We are grateful to professor Luis-Martín Lozano for his assistance in cataloguing this work.

The oneiric worlds depicted in Remedios Varo's exquisitely rendered paintings and drawings represent an alchemic combination of varied sources ranging from philosophy, autobiography, engineering and architecture to occultism, psychology, spirituality and science. Collectively her oeuvre represents one of the most enigmatic and unique visions within the vanguard surrealist movement of the twentieth century. And, although her relationship with the French poet Benjamin Péret put Varo in direct contact with the members of the Parisian surrealist circle in the late 1930s and 1940s, it was not until the early 1950s that she devoted herself completely to artmaking. Indeed, it was not until Varo was living in Mexico as a member of the European ex-patriot community that she developed her mature style and produced a body of work that remains today as one of the most distinct contributions to the history and practice of surrealist art.

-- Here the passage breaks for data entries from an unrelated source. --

`src/rtl/arb_merge.sv`:
```
// rtl/arb_merge.sv - grant-steered two-input merge into a DEPTH-entry output FIFO.
// Optional per-input transfer counters cnt0/cnt1 are enabled by ARB_MERGE_STATS_EN.
module arb_merge #(
  parameter int WIDTH = 33,
  parameter int DEPTH = 2
) (
  input  logic             clk,
  input  logic             rst_n,
  input  logic             sel_valid,
  input  logic             sel_data,
  output logic             sel_ready,
  input  logic             in0_valid,
  input  logic [WIDTH-1:0] in0_data,
  output logic             in0_ready,
  input  logic             in1_valid,
  input  logic [WIDTH-1:0] in1_data,
  output logic             in1_ready,
  output logic             out_valid,
  output logic [WIDTH-1:0] out_data,
  input  logic             out_ready
`ifdef ARB_MERGE_STATS_EN
  ,
  output logic [15:0]      cnt0,
  output logic [15:0]      cnt1
`endif
);

  localparam int AW = $clog2(DEPTH);

  typedef enum logic [1:0] {IDLE, GET0, GET1} state_t;

  state_t           state;
  state_t           state_nxt;
  logic             run;
  logic [AW-1:0]    wr_ptr;
  logic [AW-1:0]    rd_ptr;
  logic [AW:0]      count;
  logic [WIDTH-1:0] mem [DEPTH];
  logic             full;
  logic             push;
  logic             pop;
  logic [WIDTH-1:0] push_data;
  logic             in0_fire;
  logic             in1_fire;

  assign full      = (count == (AW+1)'(DEPTH));
  assign out_valid = (count != '0);
  assign out_data  = mem[rd_ptr];
  assign pop       = out_valid && out_ready;
  assign in0_fire  = in0_valid && in0_ready;
  assign in1_fire  = in1_valid && in1_ready;

  // run holds sel_ready low during reset and until the first edge after release
  always_ff @(posedge clk or negedge rst_n) begin
    if (!rst_n) begin
      state <= IDLE;
      run   <= 1'b0;
    end else begin
      state <= state_nxt;
      run   <= 1'b1;
    end
  end

  always_comb begin
    state_nxt = state;
    sel_ready = 1'b0;
    in0_ready = 1'b0;
    in1_ready = 1'b0;
    push      = 1'b0;
    push_data = in0_data;
    case (state)
      IDLE: begin
        sel_ready = run;
        if (run && sel_valid) state_nxt = sel_data ? GET1 : GET0;
      end
      GET0: begin
        // a full buffer stalls the grant here rather than dropping it
        in0_ready = !full;
        if (in0_valid && !full) begin
          push      = 1'b1;
          state_nxt = IDLE;
        end
      end
      GET1: begin
        in1_ready = !full;
        push_data = in1_data;
        if (in1_valid && !full) begin
          push      = 1'b1;
          state_nxt = IDLE;
        end
      end
      default: state_nxt = IDLE;
    endcase
  end

  always_ff @(posedge clk) begin
    if (push) mem[wr_ptr] <= push_data;
  end

  always_ff @(posedge clk or negedge rst_n) begin
    if (!rst_n) begin
      wr_ptr <= '0;
      rd_ptr <= '0;
      count  <= '0;
    end else begin
      if (push) wr_ptr <= wr_ptr + 1'b1;
      if (pop)  rd_ptr <= rd_ptr + 1'b1;
      case ({push, pop})
        2'b10:   count <= count + 1'b1;
        2'b01:   count <= count - 1'b1;
        default: count <= count;
      endcase
    end
  end

`ifdef ARB_MERGE_STATS_EN
  always_ff @(posedge clk or negedge rst_n) begin
    if (!rst_n) begin
      cnt0 <= '0;
      cnt1 <= '0;
    end else begin
      if (in0_fire && cnt0 != 16'hFFFF) cnt0 <= cnt0 + 1'b1;
      if (in1_fire && cnt1 != 16'hFFFF) cnt1 <= cnt1 + 1'b1;
    end
  end
`endif

endmodule

```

Rendered with Varo's trademark precision and meticulous draftsmanship, Visita al pasado evinces a recurrent theme in the artist's work--the notion of travel whether physical, spiritual, or psychological. As a perennial exile or immigrant--much of Varo's adult life up until her final move to Mexico City was spent in constant upheaval escaping from family, former lovers, and the devastating conditions of war--and thus displacement came to represent a fundamental trope in her practice. As scholar Janet Kaplan well states, Varo "tansform[ed] the idea of travel from a forced necessity into a personal symbol, she developed the image of the journey as a central metaphor in her work, as her characters emerged from the constraints of tradition, memory, fear, and isolation to seek power, creativity, spirituality, and magic."[1]

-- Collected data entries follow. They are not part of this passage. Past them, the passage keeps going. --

## config.mk

```make
export PLATFORM = sky130hd
export DESIGN_NAME = bit_round_controller
export DESIGN_NICKNAME = d
export VERILOG_FILES = /design/src/rtl/bit_round_pkg.sv /design/src/rtl/round_wait_timer.sv /design/src/rtl/bit_round_controller.sv
export SDC_FILE = /design/constraint.sdc
export NUM_CORES = 1
export LEC_CHECK = 0
export ABC_AREA = 1
export CAP_MARGIN = 30
export CORE_ASPECT_RATIO = 0.5
export CORE_MARGIN = 8
export CORE_UTILIZATION = 48
export DETAILED_ROUTE_END_ITERATION = 6
export HOLD_SLACK_MARGIN = 0.1
export PLACE_DENSITY = 0.87
export SYNTH_ARGS = -nofsm -noshare
export SYNTH_HDL_FRONTEND = slang
export SYNTH_SLANG_ARGS = --single-unit
```

## constraint.sdc

```tcl
create_clock -name clk -period 1.8 [get_ports clk]
set_input_delay 0.18 -clock clk [delete_from_list [all_inputs] [get_ports clk]]
set_output_delay 0.18 -clock clk [all_outputs]
set_load 0.02 [all_outputs]
```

Executed during the artist's most productive decade, yet sadly just a few years before her death, the delicate drawing Visita al pasado depicts a spectral vision of the artist's adventurous, yet turbulent Parisian past. Varo arrived in Paris in 1937 with the poet Péret whom she had met in Barcelona while still married to the painter Gerardo Lizárraga. The two fled Spain at the outbreak of the Spanish Civil War and would remain in Paris until 1941 when the circumstances of war made it necessary for them to seek a more welcoming setting in Mexico City. The small chambre mueblée à louer (or furnished room for rent as the sign on the window indicates) is perhaps not unlike the one that the two artists shared in Paris. Here Varo transforms the austere room into a magical yet melancholic tableau in which the protagonist (Varo) appears to revisit her room years later only to find it haunted by her own persistent memories. The sparsely appointed room seems to have become inexplicably animated as the once familiar visitor enters luggage in hand surprised to encounter that the table, upholstered chair and walls are all bursting with her very likeness. Even the small chair in the foreground appears to have been whipped into frenzy at the site of this weary traveler, while the tattered carpet has sprouted a veritable garden of daffodils, weeds and grass. Indeed lurking behind and between every nook and cranny is the lingering evidence of her days past in Paris. Interestingly, Varo would return just once to Paris a year after this rather eerie drawing was made prompted by her desire to see her mother and to visit the ailing Péret who would pass away shortly thereafter. Visita al pasado foreshadows this rather somber return to the City of Lights and despite the physical distance Varo's still uneasy relationship to a world she had long abandoned. And, although deeply autobiographical, Visita al pasado not only posits the underlying thread of Varo's practice--"a restless spiritual journey through the layers of her psyche"[2], but likewise asserts one of the most enduring tenets of surrealism--the passage from reality to the subconscious mind as a source of limitless potential and creativity.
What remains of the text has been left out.